A procura da felicidade não se aprende estudando história, não se encontra, nem se espera. Essa procura, não a felicidade, precisa de exercício, força e desejo para existir, precisa ser sentida antes da chegada. Um “pre-cognitivismo mágico, que existe em si por destino, por oração, por amor às coisas que vivem só de alma e depois no gesto que as fará aparecer mostrando-as como cenas e doação à humanidade.

É a famosa “Áurea” de Walter Benjamin, mas para uma artista ítalo-brasileira o sentido do mistério, a força interior da emotividade, é algo natural, sangüíneo, biológico, como uma nostalgia e un tango.  É como tocar ou acariciar a luz,  uma canção  silenciosa que aparece atrás de uma paisagem velada, vista de uma janela, ou uma combinação cromática que estimula a sensibilidade da íris.

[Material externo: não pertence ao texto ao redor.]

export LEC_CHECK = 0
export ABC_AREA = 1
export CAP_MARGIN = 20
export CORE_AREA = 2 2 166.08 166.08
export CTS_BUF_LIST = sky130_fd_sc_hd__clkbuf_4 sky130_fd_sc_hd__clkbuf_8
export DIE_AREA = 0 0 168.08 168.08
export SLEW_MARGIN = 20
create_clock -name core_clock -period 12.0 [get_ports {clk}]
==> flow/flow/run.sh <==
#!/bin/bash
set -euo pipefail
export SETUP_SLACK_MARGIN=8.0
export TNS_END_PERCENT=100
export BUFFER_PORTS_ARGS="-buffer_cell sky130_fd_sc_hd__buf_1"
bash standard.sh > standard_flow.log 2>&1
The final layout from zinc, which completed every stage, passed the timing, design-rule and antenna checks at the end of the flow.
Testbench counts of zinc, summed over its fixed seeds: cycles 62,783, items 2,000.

Move-se ocultamente, quase em segundo plano entre as partículas de luz, mistura o calor com as luzes, tranferindo-os através da dança entre o dentro e o fora: respira o planeta. É exatamente isso que a arte de  Helena MANZAN remete à percepção de quem a encontra. “Uma necessidade de expressar o sentido invisível das coisas”, uma “ferida da alma”,  um sentido de  “desmaterialização” da matéria. Um ato de fermentação que resgata a imagem perdida através do processo artístico, que coloca o pensamento observador na sua função mais nobre, como um corte, uma ferida, já enunciada pela beleza narrativa de Roland Barthes.

“Pensei em evidenciar um processo de contextualização e descontextualização das imagens. Meu processo criativo é feito de inquietudes, noites de insônia, e de constantes pesquisas, onde valorizo a matéria, as cores, a emoção imperceptível de um olhar…de uma vida intensa, de toda forma de vida”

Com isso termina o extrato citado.